The other side of the coin, of course, is that these effects have been used for just that purpose: to assess the purity of enantiomers, etc. In this case it is not a problem, just another application of known physical phenomena.

Then there is another question, with one response. The question was:

Here is somewhat of a theoretical question, concerning principal components. The background to the question is: When performing a regression on a simple mixture of two components, the regression coefficients will have positive signs for the component being modelled and negative signs for the other, making the total for both constituents add up to 100%. For more complicated situations, this addition to 100% also can hold. That is, there are negative and positive signs for the regression coefficients, and some of the combinations of principal components interact in fashion to bring (and keep) the total to 100% (more easily visualized in PCA than PLS).

When making decisions on how many principal components to use in a model, cross-validation is often relied upon. By observing when the standard error vs the number of principal components reaches a minimum - but that minimum is, I understand, a function of random error only, the modeler can use that number of principal components. Thus, the question is: Wouldn't there be a need for ensuring the total of the component levels, known and unknown, add to 100%? And if so, would this mean fewer or more principal components than predicted by cross-validation which is based on random error/residuals alone?

And the response was:

The word "need" is perhaps a bit strong in this case. It is a truism, of course, that the components of a mixture always add to 100% - - whether we know what their individual concentrations are or not, and this lies at the center of the problem. In simpler times, i.e.: before everybody became enamored of PCA and PLS, the equivalent discussion was over the use of the "Beer's Law formulation" (also called the K-matrix approach) versus the "Inverse Beer's Law formulation" (the P-matrix approach). Chris Brown wrote a nice description of this (Brown, C.; "Beer's Law versus Inverse beer's Law I: Effect of Unknown Impurities"; Spectroscopy, 1(4), p.32-37 (1986)).

There are different advantages to the two approaches. On the one hand, the Beer's Law approach allows you to determine the spectra of the various components in the mixture, as well as their concentrations. These spectra are mathematical factors that replace Principal Components in a development that is otherwise similar. The downside of this is that you have to do just what you are asking about: measure the concentrations of all the components in your samples, whether or not you are interested in them.

The biggest advantage of the Inverse Beer's law formulation (according to Chris), which is essentially what we use in NIR, is that you need only measure the concentrations of those constituents you are interested in and want to generate calibrations for. Actually, there are other. much more fundamental, reasons for preferring the Inverse Beer's Law formulation; in fact, I have just submitted a column discussing the point; I expect it will come out in about February or March - keep your eyes open.

In terms of the spectroscopy: yes, if you measured all those concentrations, there is a good deal of additional information you could get about your samples and the calibration resulting from your measurements, including better estimates of the number of factors to use.

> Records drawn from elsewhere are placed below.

## config.mk

```make
export PLATFORM = sky130hd
export DESIGN_NAME = bridge_gate_gen
export DESIGN_NICKNAME = d
export VERILOG_FILES = /design/src/rtl/bgp_pkg.sv /design/src/rtl/bgp_leg.sv /design/src/rtl/bgp_ctrl.sv /design/src/rtl/bgp_datapath.sv /design/src/rtl/bridge_gate_gen.sv
export SDC_FILE = /design/constraint.sdc
export NUM_CORES = 1
export LEC_CHECK = 0
export BUFFER_PORTS_ARGS = -buffer_cell sky130_fd_sc_hd__buf_2
export CORE_ASPECT_RATIO = 0.6
export CORE_MARGIN = 3
export CORE_UTILIZATION = 25
export DETAILED_ROUTE_END_ITERATION = 8
export GPL_TIMING_DRIVEN = 0
export PLACE_DENSITY = 0.54
export SLEW_MARGIN = 20
export SYNTH_ARGS = -nofsm -noshare
export SYNTH_HDL_FRONTEND = slang
export SYNTH_SLANG_ARGS = --single-unit
```

## constraint.sdc

```tcl
create_clock -name clk -period 1.3 [get_ports clk]
set_input_delay 0.13 -clock clk [delete_from_list [all_inputs] [get_ports clk]]
set_output_delay 0.13 -clock clk [all_outputs]
set_load 0.01 [all_outputs]
```

## src/rtl/bgp_pkg.sv

```systemverilog
package bgp_pkg;

  typedef struct packed {
    logic loadMode;
    logic blank;
  } bgp_strobe_t;

  typedef struct packed {
    logic rectify;
    logic posHalf;
  } bgp_mode_t;

  localparam bgp_mode_t MODE_AT_RESET = '{rectify: 1'b1, posHalf: 1'b1};

  localparam int GATE_N = 4;

endpackage

```

## src/rtl/bgp_leg.sv

```systemverilog
module bgp_leg #(
  parameter int DEAD_CYC = 2
) (
  input  logic       clk,
  input  logic       rstN,
  input  logic       clear,
  input  logic [1:0] reqIn,
  output logic [1:0] gateOut
);

  localparam int CNT_W = (DEAD_CYC > 0) ? $clog2(DEAD_CYC + 1) : 1;
  localparam logic [CNT_W-1:0] CNT_TOP = CNT_W'(DEAD_CYC);

  logic [1:0] safeReq;

  // a leg never receives both requests; treat that as neither
  always_comb safeReq = (&reqIn) ? 2'b00 : reqIn;

  for (genvar s = 0; s < 2; s++) begin : g_side
    if (DEAD_CYC == 0) begin : g_direct
      always_ff @(posedge clk or negedge rstN) begin
        if (!rstN)      gateOut[s] <= 1'b0;
        else if (clear) gateOut[s] <= 1'b0;
        else            gateOut[s] <= safeReq[s];
      end
    end else begin : g_delay
      logic [CNT_W-1:0] holdCnt;
      always_ff @(posedge clk or negedge rstN) begin
        if (!rstN) begin
          holdCnt    <= '0;
          gateOut[s] <= 1'b0;
        end else if (clear || !safeReq[s]) begin
          holdCnt    <= '0;
          gateOut[s] <= 1'b0;
        end else begin
          holdCnt    <= (holdCnt == CNT_TOP) ? holdCnt : holdCnt + 1'b1;
          gateOut[s] <= (holdCnt == CNT_TOP);
        end
      end
    end
  end

endmodule

```

## src/rtl/bgp_ctrl.sv

```systemverilog
module bgp_ctrl
  import bgp_pkg::*;
#(
  parameter int CMD_W = 16
) (
  input  logic [CMD_W-1:0] ampCmd,
  input  logic             gridSignIn,
  input  logic             periodStart,
  input  logic             gateDisable,
  output bgp_strobe_t      strobe,
  output bgp_mode_t        nextMode
);

  always_comb begin
    nextMode.rectify = ($signed(ampCmd) >= 0);
    nextMode.posHalf = gridSignIn;
    strobe.loadMode  = periodStart;
    strobe.blank     = gateDisable;
  end

endmodule

```

## src/rtl/bgp_datapath.sv

```systemverilog
module bgp_datapath
  import bgp_pkg::*;
#(
  parameter int DEAD_CYC = 2
) (
  input  logic              clk,
  input  logic              rstN,
  input  bgp_strobe_t       strobe,
  input  bgp_mode_t         nextMode,
  input  logic              pwmIn,
  output bgp_mode_t         curMode,
  output logic [GATE_N-1:0] gates
);

  localparam int LEG_N = GATE_N / 2;

  // bit order {A high, A low, B high, B low}
  logic [GATE_N-1:0] rawReq;
  logic [GATE_N-1:0] reqReg;

  always_ff @(posedge clk or negedge rstN) begin
    if (!rstN)                curMode <= MODE_AT_RESET;
    else if (strobe.loadMode) curMode <= nextMode;
  end

  always_comb begin
    unique case ({curMode.rectify, curMode.posHalf})
      2'b11:   rawReq = {1'b0, pwmIn, 1'b0, 1'b0};
      2'b10:   rawReq = {pwmIn, 1'b0, 1'b0, 1'b0};
      2'b01:   rawReq = {1'b1, 1'b0, 1'b0, ~pwmIn};
      default: rawReq = {1'b0, 1'b1, ~pwmIn, 1'b0};
    endcase
  end

  always_ff @(posedge clk or negedge rstN) begin
    if (!rstN)            reqReg <= '0;
    else if (strobe.blank) reqReg <= '0;
    else                  reqReg <= rawReq;
  end

  for (genvar g = 0; g < LEG_N; g++) begin : g_leg
    bgp_leg #(.DEAD_CYC(DEAD_CYC)) u_leg (
      .clk    (clk),
      .rstN   (rstN),
      .clear  (strobe.blank),
      .reqIn  (reqReg[GATE_N-1-2*g -: 2]),
      .gateOut(gates[GATE_N-1-2*g -: 2])
    );
  end

endmodule

```

## src/rtl/bridge_gate_gen.sv

```systemverilog
module bridge_gate_gen
  import bgp_pkg::*;
#(
  parameter int CMD_W    = 16,
  parameter int DEAD_CYC = 2
) (
  input  logic             clk,
  input  logic             rstN,
  input  logic             pwmIn,
  input  logic             gridSignIn,
  input  logic [CMD_W-1:0] ampCmd,
  input  logic             periodStart,
  input  logic             gateDisable,
  output logic             gateAHi,
  output logic             gateALo,
  output logic             gateBHi,
  output logic             gateBLo
);

  bgp_strobe_t       strobe;
  bgp_mode_t         nextMode;
  bgp_mode_t         curMode;
  logic [GATE_N-1:0] gates;
  logic              modeRectify;
  logic              modePosHalf;

  bgp_ctrl #(.CMD_W(CMD_W)) u_ctrl (
    .ampCmd     (ampCmd),
    .gridSignIn (gridSignIn),
    .periodStart(periodStart),
    .gateDisable(gateDisable),
    .strobe     (strobe),
    .nextMode   (nextMode)
  );

  bgp_datapath #(.DEAD_CYC(DEAD_CYC)) u_dp (
    .clk     (clk),
    .rstN    (rstN),
    .strobe  (strobe),
    .nextMode(nextMode),
    .pwmIn   (pwmIn),
    .curMode (curMode),
    .gates   (gates)
  );

  assign {gateAHi, gateALo, gateBHi, gateBLo} = gates;
  assign modeRectify = curMode.rectify;
  assign modePosHalf = curMode.posHalf;

endmodule

```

The purpose of using mathematically-derived quantities on which to base your decisions is simply the fact that we don't normally measure all that data, most of which would be considered extraneous, certainly not just for routine applications purposes. Since the spectroscopic measurments are much easier to make than the reference laboratory measurements, we try to get as much information out of them as we can. Thus we use cross-validation and other statistics calculated from the spectroscopic data to base our decisions on, in place of data that we don't have.